- **TASK**:
Below is a listing; repeat exactly the lines from the one containing "wire n28; g_a21oi" to the one containing "Settings: LEC_CHECK=0, CAP_MARGIN=20, CORE_AREA=4", both included.

- **DATA TO USE**:
——————————
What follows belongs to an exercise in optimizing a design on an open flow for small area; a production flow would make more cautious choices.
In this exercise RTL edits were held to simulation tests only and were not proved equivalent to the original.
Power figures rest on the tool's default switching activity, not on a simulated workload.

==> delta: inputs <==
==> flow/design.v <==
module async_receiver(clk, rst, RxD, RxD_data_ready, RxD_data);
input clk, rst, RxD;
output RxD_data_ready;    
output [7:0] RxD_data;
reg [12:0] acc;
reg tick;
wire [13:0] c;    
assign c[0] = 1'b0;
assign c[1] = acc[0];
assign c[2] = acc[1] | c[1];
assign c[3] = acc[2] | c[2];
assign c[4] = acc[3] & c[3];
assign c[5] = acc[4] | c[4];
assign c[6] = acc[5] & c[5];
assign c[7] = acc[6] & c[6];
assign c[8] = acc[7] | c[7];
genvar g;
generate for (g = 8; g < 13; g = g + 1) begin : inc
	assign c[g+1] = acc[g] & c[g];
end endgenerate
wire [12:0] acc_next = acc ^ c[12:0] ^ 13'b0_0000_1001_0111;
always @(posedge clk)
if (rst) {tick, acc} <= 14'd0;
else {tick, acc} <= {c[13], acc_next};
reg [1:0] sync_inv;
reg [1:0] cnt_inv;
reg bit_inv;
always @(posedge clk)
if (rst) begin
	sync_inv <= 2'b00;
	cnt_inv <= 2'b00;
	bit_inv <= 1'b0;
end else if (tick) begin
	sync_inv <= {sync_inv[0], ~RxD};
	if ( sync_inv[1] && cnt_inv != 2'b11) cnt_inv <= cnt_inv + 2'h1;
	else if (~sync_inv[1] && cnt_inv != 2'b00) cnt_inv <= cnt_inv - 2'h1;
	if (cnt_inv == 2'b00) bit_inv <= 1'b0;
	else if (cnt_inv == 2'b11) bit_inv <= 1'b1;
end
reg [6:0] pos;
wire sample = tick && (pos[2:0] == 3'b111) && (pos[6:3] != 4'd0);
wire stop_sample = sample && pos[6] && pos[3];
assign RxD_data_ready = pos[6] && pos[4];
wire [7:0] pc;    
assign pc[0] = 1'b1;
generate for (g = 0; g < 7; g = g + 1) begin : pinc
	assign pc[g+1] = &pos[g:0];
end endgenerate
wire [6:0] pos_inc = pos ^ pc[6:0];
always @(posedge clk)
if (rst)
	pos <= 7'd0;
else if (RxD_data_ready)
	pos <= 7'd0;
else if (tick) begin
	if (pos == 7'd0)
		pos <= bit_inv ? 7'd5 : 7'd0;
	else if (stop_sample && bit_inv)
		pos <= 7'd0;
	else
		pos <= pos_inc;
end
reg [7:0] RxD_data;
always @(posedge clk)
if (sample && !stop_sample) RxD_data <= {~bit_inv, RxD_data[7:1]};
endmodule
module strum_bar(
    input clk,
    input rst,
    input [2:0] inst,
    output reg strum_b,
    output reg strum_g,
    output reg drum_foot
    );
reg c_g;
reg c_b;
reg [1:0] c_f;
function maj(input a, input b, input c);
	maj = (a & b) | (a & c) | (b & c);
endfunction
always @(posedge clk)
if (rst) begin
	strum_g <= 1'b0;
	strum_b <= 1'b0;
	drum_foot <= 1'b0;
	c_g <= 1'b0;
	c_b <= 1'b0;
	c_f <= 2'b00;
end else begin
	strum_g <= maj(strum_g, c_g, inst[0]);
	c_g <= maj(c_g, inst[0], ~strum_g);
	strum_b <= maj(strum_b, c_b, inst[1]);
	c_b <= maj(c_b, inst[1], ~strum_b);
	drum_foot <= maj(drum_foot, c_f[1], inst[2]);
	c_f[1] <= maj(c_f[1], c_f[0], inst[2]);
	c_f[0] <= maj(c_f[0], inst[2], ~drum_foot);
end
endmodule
——————————
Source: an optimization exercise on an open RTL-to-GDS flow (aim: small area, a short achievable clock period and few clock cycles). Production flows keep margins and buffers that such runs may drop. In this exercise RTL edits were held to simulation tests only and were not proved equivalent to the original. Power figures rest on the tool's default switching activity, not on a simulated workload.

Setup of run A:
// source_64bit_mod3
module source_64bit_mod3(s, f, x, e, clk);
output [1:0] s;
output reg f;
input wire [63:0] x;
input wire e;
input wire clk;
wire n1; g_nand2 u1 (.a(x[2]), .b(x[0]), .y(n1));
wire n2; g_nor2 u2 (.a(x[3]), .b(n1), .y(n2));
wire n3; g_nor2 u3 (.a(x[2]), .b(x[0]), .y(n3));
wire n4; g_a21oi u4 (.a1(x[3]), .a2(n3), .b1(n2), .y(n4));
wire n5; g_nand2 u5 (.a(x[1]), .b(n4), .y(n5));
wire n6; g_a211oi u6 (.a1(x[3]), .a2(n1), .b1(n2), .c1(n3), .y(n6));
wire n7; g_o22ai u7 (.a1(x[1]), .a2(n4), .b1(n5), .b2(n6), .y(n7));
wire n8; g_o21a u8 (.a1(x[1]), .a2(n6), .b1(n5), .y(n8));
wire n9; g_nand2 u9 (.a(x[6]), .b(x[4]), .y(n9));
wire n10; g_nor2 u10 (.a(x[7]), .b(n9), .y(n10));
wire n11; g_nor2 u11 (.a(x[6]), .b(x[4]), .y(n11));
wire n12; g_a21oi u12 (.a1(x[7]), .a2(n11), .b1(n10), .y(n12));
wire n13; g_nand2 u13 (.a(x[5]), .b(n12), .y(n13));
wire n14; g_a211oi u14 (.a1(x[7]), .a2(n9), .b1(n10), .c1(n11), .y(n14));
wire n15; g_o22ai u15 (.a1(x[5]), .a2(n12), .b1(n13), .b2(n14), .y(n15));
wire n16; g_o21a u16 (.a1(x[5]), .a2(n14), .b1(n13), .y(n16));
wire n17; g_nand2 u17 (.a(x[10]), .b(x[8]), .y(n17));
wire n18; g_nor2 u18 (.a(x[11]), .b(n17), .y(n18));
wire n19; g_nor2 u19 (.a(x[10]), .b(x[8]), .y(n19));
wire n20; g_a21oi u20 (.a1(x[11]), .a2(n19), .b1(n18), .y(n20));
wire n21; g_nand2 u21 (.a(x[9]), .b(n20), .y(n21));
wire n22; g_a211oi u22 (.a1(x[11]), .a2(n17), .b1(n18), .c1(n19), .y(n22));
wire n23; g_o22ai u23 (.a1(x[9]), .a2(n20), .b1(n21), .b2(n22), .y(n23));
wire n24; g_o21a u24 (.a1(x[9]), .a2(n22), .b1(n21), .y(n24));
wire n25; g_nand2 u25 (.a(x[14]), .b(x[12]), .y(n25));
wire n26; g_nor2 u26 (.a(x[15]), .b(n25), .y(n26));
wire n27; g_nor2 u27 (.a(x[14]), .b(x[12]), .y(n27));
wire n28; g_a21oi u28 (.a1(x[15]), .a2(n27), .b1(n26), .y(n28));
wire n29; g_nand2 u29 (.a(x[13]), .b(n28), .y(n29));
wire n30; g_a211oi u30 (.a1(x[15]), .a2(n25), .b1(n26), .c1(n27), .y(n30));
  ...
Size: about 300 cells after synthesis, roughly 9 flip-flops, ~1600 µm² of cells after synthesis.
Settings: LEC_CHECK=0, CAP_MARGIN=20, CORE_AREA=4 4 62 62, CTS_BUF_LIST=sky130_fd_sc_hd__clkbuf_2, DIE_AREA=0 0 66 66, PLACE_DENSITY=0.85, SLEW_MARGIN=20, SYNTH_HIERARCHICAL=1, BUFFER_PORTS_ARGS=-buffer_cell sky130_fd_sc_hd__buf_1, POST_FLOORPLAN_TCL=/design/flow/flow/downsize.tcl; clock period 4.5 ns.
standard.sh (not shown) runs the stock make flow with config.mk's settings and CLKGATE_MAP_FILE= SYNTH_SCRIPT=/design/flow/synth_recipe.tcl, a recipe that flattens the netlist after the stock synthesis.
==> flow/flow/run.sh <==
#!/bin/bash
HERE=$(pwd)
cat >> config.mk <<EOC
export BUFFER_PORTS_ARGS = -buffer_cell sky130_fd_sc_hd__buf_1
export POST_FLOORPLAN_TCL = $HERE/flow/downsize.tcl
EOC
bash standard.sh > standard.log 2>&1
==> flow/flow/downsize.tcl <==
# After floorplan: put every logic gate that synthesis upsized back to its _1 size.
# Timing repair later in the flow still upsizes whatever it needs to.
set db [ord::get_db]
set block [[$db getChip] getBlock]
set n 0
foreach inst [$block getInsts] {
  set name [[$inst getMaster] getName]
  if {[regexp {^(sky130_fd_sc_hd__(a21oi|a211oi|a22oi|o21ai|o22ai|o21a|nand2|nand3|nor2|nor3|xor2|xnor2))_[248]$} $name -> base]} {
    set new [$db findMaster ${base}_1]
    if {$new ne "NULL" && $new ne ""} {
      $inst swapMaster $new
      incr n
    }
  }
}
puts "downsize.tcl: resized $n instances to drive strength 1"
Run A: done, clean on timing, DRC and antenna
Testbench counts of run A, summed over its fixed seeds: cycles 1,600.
——————————
- **RESPONSE AREA**:
wire n28; g_a21oi u28 (.a1(x[15]), .a2(n27), .b1(n26), .y(n28));
wire n29; g_nand2 u29 (.a(x[13]), .b(n28), .y(n29));
wire n30; g_a211oi u30 (.a1(x[15]), .a2(n25), .b1(n26), .c1(n27), .y(n30));
  ...
Size: about 300 cells after synthesis, roughly 9 flip-flops, ~1600 µm² of cells after synthesis.
Settings: LEC_CHECK=0, CAP_MARGIN=20, CORE_AREA=4 4 62 62, CTS_BUF_LIST=sky130_fd_sc_hd__clkbuf_2, DIE_AREA=0 0 66 66, PLACE_DENSITY=0.85, SLEW_MARGIN=20, SYNTH_HIERARCHICAL=1, BUFFER_PORTS_ARGS=-buffer_cell sky130_fd_sc_hd__buf_1, POST_FLOORPLAN_TCL=/design/flow/flow/downsize.tcl; clock period 4.5 ns.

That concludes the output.